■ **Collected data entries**
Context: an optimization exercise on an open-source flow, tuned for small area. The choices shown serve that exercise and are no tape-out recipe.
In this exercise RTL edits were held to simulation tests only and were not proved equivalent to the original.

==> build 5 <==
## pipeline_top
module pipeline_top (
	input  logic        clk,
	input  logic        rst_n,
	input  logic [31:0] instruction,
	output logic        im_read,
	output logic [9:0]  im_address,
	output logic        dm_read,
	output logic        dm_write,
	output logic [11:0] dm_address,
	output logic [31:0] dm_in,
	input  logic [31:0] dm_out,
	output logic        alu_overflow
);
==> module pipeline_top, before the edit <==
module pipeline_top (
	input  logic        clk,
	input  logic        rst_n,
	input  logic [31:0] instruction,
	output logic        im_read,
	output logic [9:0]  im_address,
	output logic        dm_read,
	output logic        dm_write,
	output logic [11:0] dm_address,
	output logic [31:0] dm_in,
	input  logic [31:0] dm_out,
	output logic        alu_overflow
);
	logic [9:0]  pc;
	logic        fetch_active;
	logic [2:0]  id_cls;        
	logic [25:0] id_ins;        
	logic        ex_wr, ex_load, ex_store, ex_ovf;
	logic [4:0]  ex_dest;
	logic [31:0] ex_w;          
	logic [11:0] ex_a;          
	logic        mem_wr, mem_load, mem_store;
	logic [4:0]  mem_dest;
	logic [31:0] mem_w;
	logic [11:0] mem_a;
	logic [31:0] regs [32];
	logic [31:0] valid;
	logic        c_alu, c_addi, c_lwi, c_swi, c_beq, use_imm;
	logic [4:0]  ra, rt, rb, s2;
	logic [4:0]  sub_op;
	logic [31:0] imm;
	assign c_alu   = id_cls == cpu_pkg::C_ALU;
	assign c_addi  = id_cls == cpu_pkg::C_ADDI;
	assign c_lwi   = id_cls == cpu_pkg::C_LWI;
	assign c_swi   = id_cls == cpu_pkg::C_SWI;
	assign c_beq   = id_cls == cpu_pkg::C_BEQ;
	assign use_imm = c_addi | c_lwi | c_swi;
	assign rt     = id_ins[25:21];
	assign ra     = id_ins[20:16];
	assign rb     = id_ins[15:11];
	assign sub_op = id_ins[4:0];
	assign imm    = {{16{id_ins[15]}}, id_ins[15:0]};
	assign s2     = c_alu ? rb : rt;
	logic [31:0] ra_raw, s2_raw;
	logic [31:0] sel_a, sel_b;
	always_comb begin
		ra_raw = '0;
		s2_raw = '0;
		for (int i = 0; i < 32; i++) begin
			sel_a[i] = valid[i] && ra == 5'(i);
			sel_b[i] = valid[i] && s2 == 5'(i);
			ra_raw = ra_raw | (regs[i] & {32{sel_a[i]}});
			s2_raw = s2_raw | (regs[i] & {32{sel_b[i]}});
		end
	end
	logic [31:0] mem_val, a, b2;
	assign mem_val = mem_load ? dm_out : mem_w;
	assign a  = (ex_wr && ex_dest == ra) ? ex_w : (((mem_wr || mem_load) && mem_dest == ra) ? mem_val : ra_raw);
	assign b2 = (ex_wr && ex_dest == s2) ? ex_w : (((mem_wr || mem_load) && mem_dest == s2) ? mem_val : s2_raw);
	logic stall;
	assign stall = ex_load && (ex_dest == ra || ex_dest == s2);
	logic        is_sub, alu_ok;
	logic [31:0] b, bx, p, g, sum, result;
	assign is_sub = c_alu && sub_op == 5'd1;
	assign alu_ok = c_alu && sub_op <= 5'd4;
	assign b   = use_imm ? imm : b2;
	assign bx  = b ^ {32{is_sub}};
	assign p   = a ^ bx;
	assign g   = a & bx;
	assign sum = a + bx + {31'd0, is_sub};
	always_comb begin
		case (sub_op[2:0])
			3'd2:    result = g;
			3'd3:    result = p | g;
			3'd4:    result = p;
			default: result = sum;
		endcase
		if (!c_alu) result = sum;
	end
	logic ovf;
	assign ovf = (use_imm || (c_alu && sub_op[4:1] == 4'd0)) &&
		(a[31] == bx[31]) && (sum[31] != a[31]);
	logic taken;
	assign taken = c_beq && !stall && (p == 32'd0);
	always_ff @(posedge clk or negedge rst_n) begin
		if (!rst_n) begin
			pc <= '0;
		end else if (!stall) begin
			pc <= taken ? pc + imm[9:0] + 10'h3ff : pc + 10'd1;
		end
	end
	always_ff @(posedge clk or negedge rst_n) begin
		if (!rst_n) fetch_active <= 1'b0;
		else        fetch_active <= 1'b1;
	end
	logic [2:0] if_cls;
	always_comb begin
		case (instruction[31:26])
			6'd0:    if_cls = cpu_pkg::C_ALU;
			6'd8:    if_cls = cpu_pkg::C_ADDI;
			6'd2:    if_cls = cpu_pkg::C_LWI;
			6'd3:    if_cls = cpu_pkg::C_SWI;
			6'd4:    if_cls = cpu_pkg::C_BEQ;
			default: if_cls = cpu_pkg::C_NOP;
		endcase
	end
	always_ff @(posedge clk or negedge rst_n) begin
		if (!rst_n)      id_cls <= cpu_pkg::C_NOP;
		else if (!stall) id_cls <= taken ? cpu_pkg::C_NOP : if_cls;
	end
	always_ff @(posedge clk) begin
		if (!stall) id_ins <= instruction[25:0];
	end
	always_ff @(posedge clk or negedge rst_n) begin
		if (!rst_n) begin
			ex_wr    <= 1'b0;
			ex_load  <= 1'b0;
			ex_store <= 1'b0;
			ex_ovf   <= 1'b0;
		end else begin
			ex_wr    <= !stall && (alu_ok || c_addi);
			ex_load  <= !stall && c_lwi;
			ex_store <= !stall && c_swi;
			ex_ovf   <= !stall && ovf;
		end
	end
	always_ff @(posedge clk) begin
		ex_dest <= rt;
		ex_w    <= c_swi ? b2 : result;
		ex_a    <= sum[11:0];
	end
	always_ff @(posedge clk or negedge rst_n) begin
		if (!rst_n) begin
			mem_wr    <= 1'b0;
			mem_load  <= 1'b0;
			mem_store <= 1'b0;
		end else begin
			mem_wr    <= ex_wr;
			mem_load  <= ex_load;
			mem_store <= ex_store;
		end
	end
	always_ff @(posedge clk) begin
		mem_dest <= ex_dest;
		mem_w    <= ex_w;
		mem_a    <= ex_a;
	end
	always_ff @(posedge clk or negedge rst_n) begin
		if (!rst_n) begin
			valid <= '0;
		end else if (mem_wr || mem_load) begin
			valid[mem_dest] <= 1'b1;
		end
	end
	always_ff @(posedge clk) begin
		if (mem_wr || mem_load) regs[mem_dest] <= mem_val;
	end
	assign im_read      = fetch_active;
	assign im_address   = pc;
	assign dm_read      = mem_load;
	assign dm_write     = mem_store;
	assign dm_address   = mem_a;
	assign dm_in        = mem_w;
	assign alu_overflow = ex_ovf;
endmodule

■ **WHAT IS EXPECTED**
All that belongs in the answer is the run of lines above from the line containing "logic [31:0] mem_val, a, b2;" through the line containing "logic stall;", exactly as written.

■ **ANSWER FOR THIS EXERCISE**
	logic [31:0] mem_val, a, b2;
	assign mem_val = mem_load ? dm_out : mem_w;
	assign a  = (ex_wr && ex_dest == ra) ? ex_w : (((mem_wr || mem_load) && mem_dest == ra) ? mem_val : ra_raw);
	assign b2 = (ex_wr && ex_dest == s2) ? ex_w : (((mem_wr || mem_load) && mem_dest == s2) ? mem_val : s2_raw);
	logic stall;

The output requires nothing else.